In a confrontation with AstraZeneca, Pfizer publishes solid and very familiar data on breast cancer PhIII for talazoparib – ENDPOINTS NEWS


Jennifer Litton, MD Anderson Cancer Center

Pfizer $ PFE arrived with positive numbers for her phase III study of her PARP inhibitor talazoparib in advanced bad cancer, lining up with Lynparza, the leading rival of $ AZN from AstraZeneca . And the results position Pfizer to join the PARP lineup as the fourth player to reach the market threshold, although perhaps not in the leadership position that was promised when the pharmaceutical giant bought the drug last year.

Analysts have been waiting to see how the Pfizer drug, pocketed in the $ 14 billion acquisition of Medivation, will have a price relative to the competition. It is a widely disapproved approach by experts, but market badysts love to combine data from two different studies of the same disease, offering warnings about what might be important distinctions in trial designs, patient populations, and endpoints.

In this case, which calls for a comparison, the numbers are close enough to Lynparza's reading at the beginning of the year that he will probably emphasize how comparable these therapies can be, including the competition in Tesaro $ TSRO (Zejula) and Clovis $ CLVS (Rubraca).

The Pfizer researchers concluded that there was a 45.8% reduction in the risk of disease progression in the EMBRACA study, which enrolled women with HER2-negative bad cancer with a BRCA mutation in the germ line. The median PFS was 8.6 months, compared to 5.6 months in the control group.

The overall response rate was 62.6% in the group of drugs compared to only 27.2% in the control group. There were also 12 complete responses, with no visible signs of the disease, for talazoparib, compared to none in control.

"The most notable aspect of this study was not only the improvement to date of the SSP, but the time to clinical deterioration, which was 24.3 months for patients on talazoparib, compared to 6.3 months for those who received standard chemotherapy, "said Jennifer Litton of MD Anderson.

Compare that with the 42% reduction in the risk of progression of Lynparza, a 7-month period versus 4.2-PFS at one month – or a range of 2.8 months versus 3 months for talazoparib – and 59.9% talazoparib versus 28.8% ORR chemotherapy.

Both studies compared their medication against standard chemotherapy.

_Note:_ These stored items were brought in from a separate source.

--- src/rtl/aes_mode_pkg.sv ---
// Shared codes for the AES mode-of-operation controller: block width, mode codes, FSM states.
package aes_mode_pkg;

    localparam int BLK_W = 128;

    localparam logic [1:0] MODE_ECB  = 2'd0;
    localparam logic [1:0] MODE_CBC  = 2'd1;
    localparam logic [1:0] MODE_CTR  = 2'd2;
    localparam logic [1:0] MODE_RSVD = 2'd3;

    typedef enum logic [2:0] {
        ST_IDLE      = 3'd0,
        ST_WAIT_IN   = 3'd1,
        ST_CORE_REQ  = 3'd2,
        ST_CORE_WAIT = 3'd3,
        ST_OUT       = 3'd4,
        ST_FIN       = 3'd5
    } state_e;

endpackage

--- src/rtl/aes_mode_datapath.sv ---
// Chain/P registers and per-mode muxing around the AES core for aes_mode_ctrl.
// CTR chaining is compiled in only when AES_MODE_CTR_EN is defined.
module aes_mode_datapath
    import aes_mode_pkg::*;
#(
    parameter int CTR_W = 32
) (
    input  logic             clk,
    input  logic             rst,
    input  logic             cfg_load_i,
    input  logic [BLK_W-1:0] iv_i,
    input  logic             in_load_i,
    input  logic [BLK_W-1:0] s_data_i,
    input  logic             res_load_i,
    input  logic [BLK_W-1:0] core_result_i,
    input  logic [1:0]       mode_i,
    input  logic             encrypt_i,
    output logic [BLK_W-1:0] core_data_o,
    output logic             core_encrypt_o,
    output logic [BLK_W-1:0] m_data_o
);

    logic [BLK_W-1:0] chain_q, chain_d;
    logic [BLK_W-1:0] p_q;
    logic [BLK_W-1:0] m_data_q, m_data_d;

`ifdef AES_MODE_CTR_EN
    // Only the low CTR_W bits count; the upper counter-block bits never see a carry.
    localparam logic [BLK_W-1:0] CTR_MASK = {BLK_W{1'b1}} >> (BLK_W - CTR_W);
`else
    logic unused_ctr_w;
    assign unused_ctr_w = (CTR_W > 0);
`endif

    always_comb begin
        core_data_o    = p_q;
        core_encrypt_o = encrypt_i;
        m_data_d       = core_result_i;
        chain_d        = chain_q;
        case (mode_i)
            MODE_ECB: ;
            MODE_CBC: begin
                if (encrypt_i) begin
                    core_data_o = p_q ^ chain_q;
                    chain_d     = core_result_i;
                end else begin
                    m_data_d = core_result_i ^ chain_q;
                    chain_d  = p_q;
                end
            end
`ifdef AES_MODE_CTR_EN
            MODE_CTR: begin
                core_data_o    = chain_q;
                core_encrypt_o = 1'b1;
                m_data_d       = core_result_i ^ p_q;
                chain_d        = (chain_q & ~CTR_MASK) | ((chain_q + BLK_W'(1)) & CTR_MASK);
            end
`endif
            default: ;
        endcase
    end

    always_ff @(posedge clk or posedge rst) begin
        if (rst) begin
            chain_q  <= '0;
            p_q      <= '0;
            m_data_q <= '0;
        end else begin
            if (cfg_load_i)
                chain_q <= iv_i;
            else if (res_load_i)
                chain_q <= chain_d;
            if (in_load_i)
                p_q <= s_data_i;
            if (res_load_i)
                m_data_q <= m_data_d;
        end
    end

    assign m_data_o = m_data_q;

endmodule

--- src/rtl/aes_mode_ctrl.sv ---
// Streams N blocks through an external start/done AES core with ECB/CBC/CTR chaining.
// AES_MODE_CTR_EN enables CTR mode; without it mode 2 is rejected like mode 3.
module aes_mode_ctrl
    import aes_mode_pkg::*;
#(
    parameter int CTR_W = 32,
    parameter int LEN_W = 16
) (
    input  logic             clk,
    input  logic             rst,
    input  logic             start,
    input  logic [1:0]       mode,
    input  logic             encrypt,
    input  logic [BLK_W-1:0] key_in,
    input  logic [BLK_W-1:0] iv_in,
    input  logic [LEN_W-1:0] num_blocks,
    input  logic             s_valid,
    output logic             s_ready,
    input  logic [BLK_W-1:0] s_data,
    output logic             m_valid,
    input  logic             m_ready,
    output logic [BLK_W-1:0] m_data,
    output logic             m_last,
    output logic             core_start,
    output logic             core_encrypt,
    output logic [BLK_W-1:0] core_data,
    output logic [BLK_W-1:0] core_key,
    input  logic [BLK_W-1:0] core_result,
    input  logic             core_done,
    output logic             busy,
    output logic             done,
    output logic             cfg_err,
    output logic [LEN_W-1:0] blk_cnt
);

    state_e           state_q, state_d;
    logic [1:0]       mode_q;
    logic             enc_q;
    logic [BLK_W-1:0] key_q;
    logic [LEN_W-1:0] nblk_q, blk_cnt_q;
    logic             m_valid_q, m_last_q, cfg_err_q;
    logic             cfg_load, in_load, res_load, out_fire, is_last, bad_mode;

`ifdef AES_MODE_CTR_EN
    assign bad_mode = (mode == MODE_RSVD);
`else
    assign bad_mode = (mode == MODE_RSVD) || (mode == MODE_CTR);
`endif

    assign cfg_load = (state_q == ST_IDLE) && start;
    assign in_load  = (state_q == ST_WAIT_IN) && s_valid;
    assign res_load = (state_q == ST_CORE_WAIT) && core_done;
    assign out_fire = (state_q == ST_OUT) && m_ready;
    assign is_last  = ((blk_cnt_q + LEN_W'(1)) == nblk_q);

    always_comb begin
        state_d    = state_q;
        s_ready    = 1'b0;
        core_start = 1'b0;
        done       = 1'b0;
        busy       = (state_q != ST_IDLE);
        case (state_q)
            ST_IDLE: begin
                if (start && !bad_mode)
                    state_d = (num_blocks == '0) ? ST_FIN : ST_WAIT_IN;
            end
            ST_WAIT_IN: begin
                s_ready = 1'b1;
                if (s_valid)
                    state_d = ST_CORE_REQ;
            end
            ST_CORE_REQ: begin
                core_start = 1'b1;
                state_d    = ST_CORE_WAIT;
            end
            ST_CORE_WAIT: begin
                if (core_done)
                    state_d = ST_OUT;
            end
            ST_OUT: begin
                // m_last_q was captured with the same blk_cnt, so it doubles as the exit test.
                if (m_ready)
                    state_d = m_last_q ? ST_FIN : ST_WAIT_IN;
            end
            ST_FIN: begin
                done    = 1'b1;
                state_d = ST_IDLE;
            end
            default: state_d = ST_IDLE;
        endcase
    end

    always_ff @(posedge clk or posedge rst) begin
        if (rst) begin
            state_q   <= ST_IDLE;
            mode_q    <= MODE_ECB;
            enc_q     <= 1'b0;
            key_q     <= '0;
            nblk_q    <= '0;
            blk_cnt_q <= '0;
            m_valid_q <= 1'b0;
            m_last_q  <= 1'b0;
            cfg_err_q <= 1'b0;
        end else begin
            state_q   <= state_d;
            cfg_err_q <= cfg_load && bad_mode;
            if (cfg_load) begin
                mode_q    <= mode;
                enc_q     <= encrypt;
                key_q     <= key_in;
                nblk_q    <= num_blocks;
                blk_cnt_q <= '0;
            end else if (out_fire) begin
                blk_cnt_q <= blk_cnt_q + LEN_W'(1);
            end
            if (res_load) begin
                m_valid_q <= 1'b1;
                m_last_q  <= is_last;
            end else if (out_fire) begin
                m_valid_q <= 1'b0;
                m_last_q  <= 1'b0;
            end
        end
    end

    aes_mode_datapath #(.CTR_W(CTR_W)) u_dp (
        .clk           (clk),
        .rst           (rst),
        .cfg_load_i    (cfg_load),
        .iv_i          (iv_in),
        .in_load_i     (in_load),
        .s_data_i      (s_data),
        .res_load_i    (res_load),
        .core_result_i (core_result),
        .mode_i        (mode_q),
        .encrypt_i     (enc_q),
        .core_data_o   (core_data),
        .core_encrypt_o(core_encrypt),
        .m_data_o      (m_data)
    );

    assign m_valid  = m_valid_q;
    assign m_last   = m_last_q;
    assign cfg_err  = cfg_err_q;
    assign core_key = key_q;
    assign blk_cnt  = blk_cnt_q;

endmodule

Former Medivation CEO David Hung sold this difficult drug in driving the deal to sell his company to Pfizer for $ 14 billion last year, claiming it was clearly superior to everything there is. That would be an even more difficult sales job today, with the latest data on the screen.

Tesaro launched the Phase III BRAVO study to see how his drug worked in a similar population of bad cancer, but noticed in March that it could not. It does not serve as a registry study after the patients withdrew, preferring to obtain a PARP marketed instead of chemotherapy. Biotechnology continued to say that it is studying its drug in combination with a checkpoint therapy in bad cancer.

Image: Shutterstock

Source link

Leave a Reply

Your email address will not be published.